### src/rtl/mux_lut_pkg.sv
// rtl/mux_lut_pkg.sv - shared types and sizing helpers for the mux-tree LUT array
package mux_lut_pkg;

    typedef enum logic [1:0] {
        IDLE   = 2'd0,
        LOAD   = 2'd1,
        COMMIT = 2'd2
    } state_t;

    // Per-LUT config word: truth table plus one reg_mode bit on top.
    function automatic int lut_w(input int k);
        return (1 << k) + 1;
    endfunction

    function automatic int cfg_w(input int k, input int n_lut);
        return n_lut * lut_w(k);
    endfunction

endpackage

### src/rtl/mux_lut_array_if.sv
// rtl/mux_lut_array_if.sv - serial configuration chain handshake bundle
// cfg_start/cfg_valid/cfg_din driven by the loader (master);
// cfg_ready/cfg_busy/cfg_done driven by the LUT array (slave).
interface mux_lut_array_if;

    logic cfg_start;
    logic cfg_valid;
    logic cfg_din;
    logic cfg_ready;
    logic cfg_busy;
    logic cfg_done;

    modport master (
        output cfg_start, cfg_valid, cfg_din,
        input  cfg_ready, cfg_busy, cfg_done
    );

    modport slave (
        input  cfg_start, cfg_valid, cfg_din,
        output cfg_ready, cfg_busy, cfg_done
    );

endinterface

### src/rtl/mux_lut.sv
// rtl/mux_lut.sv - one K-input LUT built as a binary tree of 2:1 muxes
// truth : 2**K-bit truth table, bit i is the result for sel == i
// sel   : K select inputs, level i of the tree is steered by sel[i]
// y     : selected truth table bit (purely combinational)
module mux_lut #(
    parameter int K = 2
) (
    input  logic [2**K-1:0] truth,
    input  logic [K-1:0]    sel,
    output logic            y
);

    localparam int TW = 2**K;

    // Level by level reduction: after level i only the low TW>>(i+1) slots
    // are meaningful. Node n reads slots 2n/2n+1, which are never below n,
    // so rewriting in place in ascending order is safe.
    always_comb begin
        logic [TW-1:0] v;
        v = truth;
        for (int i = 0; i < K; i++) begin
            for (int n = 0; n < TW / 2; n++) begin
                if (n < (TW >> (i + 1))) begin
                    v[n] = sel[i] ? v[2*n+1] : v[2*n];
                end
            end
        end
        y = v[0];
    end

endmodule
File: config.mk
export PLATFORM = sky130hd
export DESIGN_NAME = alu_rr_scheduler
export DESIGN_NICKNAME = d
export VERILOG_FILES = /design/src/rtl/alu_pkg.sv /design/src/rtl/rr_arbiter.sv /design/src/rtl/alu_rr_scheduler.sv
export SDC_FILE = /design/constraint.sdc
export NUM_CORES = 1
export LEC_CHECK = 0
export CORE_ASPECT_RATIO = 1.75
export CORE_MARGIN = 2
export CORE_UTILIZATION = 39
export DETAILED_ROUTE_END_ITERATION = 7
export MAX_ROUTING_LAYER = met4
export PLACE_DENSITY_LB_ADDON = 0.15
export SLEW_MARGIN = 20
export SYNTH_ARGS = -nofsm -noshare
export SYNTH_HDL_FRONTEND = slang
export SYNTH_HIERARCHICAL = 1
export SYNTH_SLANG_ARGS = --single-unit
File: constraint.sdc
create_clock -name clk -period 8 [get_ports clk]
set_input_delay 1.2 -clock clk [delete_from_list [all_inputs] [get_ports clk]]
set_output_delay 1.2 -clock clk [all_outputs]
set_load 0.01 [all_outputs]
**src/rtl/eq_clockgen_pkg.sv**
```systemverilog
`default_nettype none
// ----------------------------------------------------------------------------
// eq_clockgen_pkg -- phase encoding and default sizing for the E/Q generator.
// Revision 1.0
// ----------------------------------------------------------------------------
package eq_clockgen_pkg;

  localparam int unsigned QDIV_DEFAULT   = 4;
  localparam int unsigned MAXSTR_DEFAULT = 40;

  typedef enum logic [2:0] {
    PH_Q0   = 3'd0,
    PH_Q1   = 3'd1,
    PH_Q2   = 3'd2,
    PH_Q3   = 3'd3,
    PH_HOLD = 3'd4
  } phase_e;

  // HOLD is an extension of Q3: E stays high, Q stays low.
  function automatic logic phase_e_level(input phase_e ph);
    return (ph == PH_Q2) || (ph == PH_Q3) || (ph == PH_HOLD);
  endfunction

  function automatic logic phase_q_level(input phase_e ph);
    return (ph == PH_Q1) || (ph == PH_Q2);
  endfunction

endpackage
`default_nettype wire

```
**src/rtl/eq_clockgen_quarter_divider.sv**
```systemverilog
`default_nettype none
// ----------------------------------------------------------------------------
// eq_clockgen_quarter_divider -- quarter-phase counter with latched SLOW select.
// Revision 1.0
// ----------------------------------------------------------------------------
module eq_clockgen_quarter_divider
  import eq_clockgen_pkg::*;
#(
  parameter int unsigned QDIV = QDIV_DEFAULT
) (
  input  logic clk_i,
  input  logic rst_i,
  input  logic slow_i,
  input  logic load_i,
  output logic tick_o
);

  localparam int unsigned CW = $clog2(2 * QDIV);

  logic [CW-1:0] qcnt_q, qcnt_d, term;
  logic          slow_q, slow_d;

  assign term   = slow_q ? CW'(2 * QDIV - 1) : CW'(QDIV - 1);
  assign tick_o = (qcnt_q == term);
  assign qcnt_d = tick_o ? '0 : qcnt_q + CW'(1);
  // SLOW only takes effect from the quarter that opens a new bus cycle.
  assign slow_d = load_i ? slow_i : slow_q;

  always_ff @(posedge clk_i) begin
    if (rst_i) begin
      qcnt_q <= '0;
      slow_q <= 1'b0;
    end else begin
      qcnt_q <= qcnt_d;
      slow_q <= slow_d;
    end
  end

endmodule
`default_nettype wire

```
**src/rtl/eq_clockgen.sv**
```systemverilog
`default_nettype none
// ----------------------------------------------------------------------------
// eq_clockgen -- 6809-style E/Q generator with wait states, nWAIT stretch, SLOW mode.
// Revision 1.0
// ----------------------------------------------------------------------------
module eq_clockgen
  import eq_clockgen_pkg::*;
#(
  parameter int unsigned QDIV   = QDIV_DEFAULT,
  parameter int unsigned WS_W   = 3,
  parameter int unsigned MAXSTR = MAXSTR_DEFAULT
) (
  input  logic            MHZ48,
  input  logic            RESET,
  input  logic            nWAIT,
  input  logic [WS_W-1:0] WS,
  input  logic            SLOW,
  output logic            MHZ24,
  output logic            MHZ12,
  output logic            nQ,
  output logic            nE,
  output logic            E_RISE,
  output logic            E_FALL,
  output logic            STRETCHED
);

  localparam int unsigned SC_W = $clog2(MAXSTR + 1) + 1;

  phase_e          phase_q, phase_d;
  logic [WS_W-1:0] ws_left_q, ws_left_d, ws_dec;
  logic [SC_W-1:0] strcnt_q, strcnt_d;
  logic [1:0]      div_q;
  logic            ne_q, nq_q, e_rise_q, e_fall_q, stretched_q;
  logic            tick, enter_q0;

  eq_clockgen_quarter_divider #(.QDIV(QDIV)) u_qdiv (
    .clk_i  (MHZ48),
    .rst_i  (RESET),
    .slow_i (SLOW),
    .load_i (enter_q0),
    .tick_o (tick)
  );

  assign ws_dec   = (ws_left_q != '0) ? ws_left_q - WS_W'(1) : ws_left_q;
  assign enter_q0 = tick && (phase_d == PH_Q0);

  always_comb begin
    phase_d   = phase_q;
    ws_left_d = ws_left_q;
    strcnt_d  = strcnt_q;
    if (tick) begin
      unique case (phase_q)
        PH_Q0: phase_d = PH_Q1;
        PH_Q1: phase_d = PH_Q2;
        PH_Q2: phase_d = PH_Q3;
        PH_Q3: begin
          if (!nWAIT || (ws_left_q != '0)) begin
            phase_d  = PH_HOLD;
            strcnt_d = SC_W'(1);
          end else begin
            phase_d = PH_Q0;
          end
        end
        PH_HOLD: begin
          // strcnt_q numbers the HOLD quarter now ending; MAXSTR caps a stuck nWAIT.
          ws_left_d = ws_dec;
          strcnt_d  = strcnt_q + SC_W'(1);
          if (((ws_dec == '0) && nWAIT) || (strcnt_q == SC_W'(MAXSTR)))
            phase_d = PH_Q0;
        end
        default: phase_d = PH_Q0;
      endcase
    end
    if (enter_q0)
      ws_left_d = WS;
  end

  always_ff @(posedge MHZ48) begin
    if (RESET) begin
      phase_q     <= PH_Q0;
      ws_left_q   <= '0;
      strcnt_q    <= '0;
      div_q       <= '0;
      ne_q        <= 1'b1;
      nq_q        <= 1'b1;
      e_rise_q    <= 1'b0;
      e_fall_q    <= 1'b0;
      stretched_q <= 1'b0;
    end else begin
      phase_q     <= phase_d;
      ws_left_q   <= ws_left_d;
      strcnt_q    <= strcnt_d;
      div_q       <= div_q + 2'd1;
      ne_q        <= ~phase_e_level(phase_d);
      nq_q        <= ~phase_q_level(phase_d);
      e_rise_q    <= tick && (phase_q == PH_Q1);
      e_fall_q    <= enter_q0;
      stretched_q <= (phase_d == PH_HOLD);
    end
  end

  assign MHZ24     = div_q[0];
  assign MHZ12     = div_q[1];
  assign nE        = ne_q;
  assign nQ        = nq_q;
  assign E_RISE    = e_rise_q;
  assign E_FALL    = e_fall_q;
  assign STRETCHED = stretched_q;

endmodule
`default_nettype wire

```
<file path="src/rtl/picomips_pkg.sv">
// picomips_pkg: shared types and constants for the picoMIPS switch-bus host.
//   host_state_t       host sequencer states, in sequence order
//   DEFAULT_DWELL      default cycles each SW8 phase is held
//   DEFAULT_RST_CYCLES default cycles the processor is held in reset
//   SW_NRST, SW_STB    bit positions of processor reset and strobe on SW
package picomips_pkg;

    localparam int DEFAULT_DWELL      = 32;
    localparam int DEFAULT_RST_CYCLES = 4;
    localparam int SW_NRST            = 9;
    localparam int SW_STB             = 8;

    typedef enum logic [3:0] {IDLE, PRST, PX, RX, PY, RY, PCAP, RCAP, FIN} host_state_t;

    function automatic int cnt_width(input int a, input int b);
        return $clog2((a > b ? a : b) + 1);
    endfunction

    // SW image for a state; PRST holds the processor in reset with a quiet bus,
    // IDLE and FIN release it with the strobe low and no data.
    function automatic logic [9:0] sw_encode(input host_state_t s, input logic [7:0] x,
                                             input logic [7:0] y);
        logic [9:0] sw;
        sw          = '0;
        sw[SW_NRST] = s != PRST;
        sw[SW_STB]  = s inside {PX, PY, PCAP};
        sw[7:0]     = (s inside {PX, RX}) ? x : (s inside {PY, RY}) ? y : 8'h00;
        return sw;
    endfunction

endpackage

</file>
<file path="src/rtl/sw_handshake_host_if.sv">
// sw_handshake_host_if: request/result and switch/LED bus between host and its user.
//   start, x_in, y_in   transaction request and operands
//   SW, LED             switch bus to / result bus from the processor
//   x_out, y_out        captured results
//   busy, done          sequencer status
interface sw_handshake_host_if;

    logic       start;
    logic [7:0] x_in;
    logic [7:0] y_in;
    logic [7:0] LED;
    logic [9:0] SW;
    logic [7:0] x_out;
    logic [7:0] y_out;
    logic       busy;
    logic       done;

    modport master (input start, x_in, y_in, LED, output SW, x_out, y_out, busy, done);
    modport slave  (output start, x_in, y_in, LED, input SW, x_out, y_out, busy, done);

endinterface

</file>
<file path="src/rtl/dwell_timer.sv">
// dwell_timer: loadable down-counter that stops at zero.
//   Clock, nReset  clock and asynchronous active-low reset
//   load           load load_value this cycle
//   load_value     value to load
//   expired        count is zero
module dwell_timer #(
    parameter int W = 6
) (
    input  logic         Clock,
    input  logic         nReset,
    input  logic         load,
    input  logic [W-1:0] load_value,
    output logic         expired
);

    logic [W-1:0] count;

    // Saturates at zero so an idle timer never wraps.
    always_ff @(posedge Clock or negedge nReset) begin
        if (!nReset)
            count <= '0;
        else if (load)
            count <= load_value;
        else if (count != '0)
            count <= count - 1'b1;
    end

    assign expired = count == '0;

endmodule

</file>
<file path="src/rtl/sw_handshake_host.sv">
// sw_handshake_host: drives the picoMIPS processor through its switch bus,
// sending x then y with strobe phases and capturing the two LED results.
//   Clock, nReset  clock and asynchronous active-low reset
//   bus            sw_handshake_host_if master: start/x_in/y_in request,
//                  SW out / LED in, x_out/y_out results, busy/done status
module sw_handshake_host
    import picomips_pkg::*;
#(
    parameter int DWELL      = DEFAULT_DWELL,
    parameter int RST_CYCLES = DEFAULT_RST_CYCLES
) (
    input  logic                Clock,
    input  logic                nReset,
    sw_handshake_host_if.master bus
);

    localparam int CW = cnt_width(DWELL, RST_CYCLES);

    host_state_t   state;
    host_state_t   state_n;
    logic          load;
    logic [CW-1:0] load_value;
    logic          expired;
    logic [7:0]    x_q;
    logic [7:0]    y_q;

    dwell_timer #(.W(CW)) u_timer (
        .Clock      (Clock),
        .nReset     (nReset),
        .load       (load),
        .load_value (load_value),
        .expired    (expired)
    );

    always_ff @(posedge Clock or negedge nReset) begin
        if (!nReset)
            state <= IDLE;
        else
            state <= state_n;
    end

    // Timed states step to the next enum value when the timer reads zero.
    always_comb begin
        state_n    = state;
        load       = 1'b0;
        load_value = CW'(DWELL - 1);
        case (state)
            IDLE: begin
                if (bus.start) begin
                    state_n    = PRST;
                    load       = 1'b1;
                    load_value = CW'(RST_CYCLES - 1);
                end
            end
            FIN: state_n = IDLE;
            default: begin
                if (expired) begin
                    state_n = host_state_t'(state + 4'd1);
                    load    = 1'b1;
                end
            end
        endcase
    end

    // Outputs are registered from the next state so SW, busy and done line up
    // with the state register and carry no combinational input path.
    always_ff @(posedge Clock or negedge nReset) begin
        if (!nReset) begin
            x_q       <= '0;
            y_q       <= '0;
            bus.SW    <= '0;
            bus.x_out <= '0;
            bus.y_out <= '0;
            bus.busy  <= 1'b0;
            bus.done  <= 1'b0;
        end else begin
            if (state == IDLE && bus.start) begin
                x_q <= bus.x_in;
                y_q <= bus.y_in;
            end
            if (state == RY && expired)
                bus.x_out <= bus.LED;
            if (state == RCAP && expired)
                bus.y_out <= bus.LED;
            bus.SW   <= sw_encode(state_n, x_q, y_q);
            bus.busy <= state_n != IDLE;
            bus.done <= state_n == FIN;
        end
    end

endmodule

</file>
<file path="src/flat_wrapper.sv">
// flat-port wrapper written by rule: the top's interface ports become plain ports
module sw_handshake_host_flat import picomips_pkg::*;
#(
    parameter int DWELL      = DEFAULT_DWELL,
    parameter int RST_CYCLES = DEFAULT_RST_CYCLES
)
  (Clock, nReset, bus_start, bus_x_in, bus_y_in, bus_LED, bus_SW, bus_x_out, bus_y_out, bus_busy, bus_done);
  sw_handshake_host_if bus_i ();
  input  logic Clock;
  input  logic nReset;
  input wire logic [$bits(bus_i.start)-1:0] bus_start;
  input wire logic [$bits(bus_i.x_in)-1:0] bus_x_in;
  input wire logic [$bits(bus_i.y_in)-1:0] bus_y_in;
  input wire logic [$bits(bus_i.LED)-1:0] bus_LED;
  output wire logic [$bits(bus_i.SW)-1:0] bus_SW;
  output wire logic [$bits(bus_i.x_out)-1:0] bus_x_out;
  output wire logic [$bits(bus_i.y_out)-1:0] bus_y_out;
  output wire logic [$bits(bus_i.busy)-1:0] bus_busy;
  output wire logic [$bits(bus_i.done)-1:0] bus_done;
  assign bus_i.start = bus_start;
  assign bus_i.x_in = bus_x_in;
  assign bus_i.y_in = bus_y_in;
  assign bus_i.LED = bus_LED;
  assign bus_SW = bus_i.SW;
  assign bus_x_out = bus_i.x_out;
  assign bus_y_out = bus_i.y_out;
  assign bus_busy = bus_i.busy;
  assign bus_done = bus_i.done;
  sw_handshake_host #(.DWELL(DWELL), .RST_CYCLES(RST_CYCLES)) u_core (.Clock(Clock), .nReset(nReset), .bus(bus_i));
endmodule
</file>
---
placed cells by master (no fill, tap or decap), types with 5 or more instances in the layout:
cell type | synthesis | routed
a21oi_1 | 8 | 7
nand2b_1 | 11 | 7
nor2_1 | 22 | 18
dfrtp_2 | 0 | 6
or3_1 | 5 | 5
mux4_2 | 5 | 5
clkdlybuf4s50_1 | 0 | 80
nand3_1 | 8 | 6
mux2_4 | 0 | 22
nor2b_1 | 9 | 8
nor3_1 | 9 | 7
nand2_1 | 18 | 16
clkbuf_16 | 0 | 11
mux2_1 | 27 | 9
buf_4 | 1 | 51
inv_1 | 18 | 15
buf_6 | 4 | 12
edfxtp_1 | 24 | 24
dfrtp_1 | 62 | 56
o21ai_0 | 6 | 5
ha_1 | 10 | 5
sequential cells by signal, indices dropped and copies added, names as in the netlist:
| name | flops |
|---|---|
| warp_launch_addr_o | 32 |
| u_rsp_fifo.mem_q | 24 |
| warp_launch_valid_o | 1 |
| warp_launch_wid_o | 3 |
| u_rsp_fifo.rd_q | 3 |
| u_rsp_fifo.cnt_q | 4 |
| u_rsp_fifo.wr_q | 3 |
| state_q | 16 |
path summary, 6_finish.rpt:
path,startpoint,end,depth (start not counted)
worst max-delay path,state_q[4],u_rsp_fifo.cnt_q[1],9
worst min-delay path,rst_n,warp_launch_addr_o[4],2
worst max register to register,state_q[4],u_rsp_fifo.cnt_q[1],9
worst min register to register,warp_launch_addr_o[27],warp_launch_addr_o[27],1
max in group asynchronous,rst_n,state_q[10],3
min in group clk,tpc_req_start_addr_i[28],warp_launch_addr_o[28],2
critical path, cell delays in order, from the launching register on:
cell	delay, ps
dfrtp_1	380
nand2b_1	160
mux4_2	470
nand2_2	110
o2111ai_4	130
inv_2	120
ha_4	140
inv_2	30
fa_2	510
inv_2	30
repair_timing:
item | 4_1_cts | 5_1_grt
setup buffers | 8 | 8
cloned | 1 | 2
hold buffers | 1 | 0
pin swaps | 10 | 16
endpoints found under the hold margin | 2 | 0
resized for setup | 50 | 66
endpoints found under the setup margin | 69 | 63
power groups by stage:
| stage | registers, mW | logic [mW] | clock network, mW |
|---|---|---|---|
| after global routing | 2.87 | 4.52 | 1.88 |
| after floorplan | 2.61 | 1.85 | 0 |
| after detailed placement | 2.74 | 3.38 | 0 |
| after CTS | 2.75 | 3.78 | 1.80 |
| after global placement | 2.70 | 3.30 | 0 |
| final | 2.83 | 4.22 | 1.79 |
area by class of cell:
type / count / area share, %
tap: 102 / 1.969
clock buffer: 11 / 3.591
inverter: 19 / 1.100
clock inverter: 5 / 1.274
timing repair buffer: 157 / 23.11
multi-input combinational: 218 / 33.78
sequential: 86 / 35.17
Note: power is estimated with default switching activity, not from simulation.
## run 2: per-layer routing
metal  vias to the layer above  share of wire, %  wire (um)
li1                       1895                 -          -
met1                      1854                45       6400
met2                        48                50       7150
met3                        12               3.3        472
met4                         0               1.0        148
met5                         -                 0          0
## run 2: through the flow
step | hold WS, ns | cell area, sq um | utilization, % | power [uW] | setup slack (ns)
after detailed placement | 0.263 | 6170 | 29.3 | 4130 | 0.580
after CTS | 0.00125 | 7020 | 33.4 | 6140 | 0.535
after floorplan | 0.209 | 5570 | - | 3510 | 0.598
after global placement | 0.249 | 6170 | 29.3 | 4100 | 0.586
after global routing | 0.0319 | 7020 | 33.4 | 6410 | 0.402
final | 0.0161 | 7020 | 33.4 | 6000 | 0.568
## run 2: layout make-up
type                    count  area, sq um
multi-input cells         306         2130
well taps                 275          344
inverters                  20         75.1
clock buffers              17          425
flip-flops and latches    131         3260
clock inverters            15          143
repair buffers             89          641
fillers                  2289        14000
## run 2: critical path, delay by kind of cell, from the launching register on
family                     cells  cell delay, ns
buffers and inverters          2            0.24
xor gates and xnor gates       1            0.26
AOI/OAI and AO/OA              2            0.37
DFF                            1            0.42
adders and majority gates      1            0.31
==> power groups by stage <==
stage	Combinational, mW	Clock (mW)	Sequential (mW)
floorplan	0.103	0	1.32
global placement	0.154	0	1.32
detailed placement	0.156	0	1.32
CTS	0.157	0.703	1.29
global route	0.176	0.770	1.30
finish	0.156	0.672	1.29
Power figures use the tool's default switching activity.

- Exercise
Filter the entries and keep only the lines holding "buffers".

- Exercise answer
setup buffers | 8 | 8
hold buffers | 1 | 0
clock buffers              17          425
repair buffers             89          641
buffers and inverters          2            0.24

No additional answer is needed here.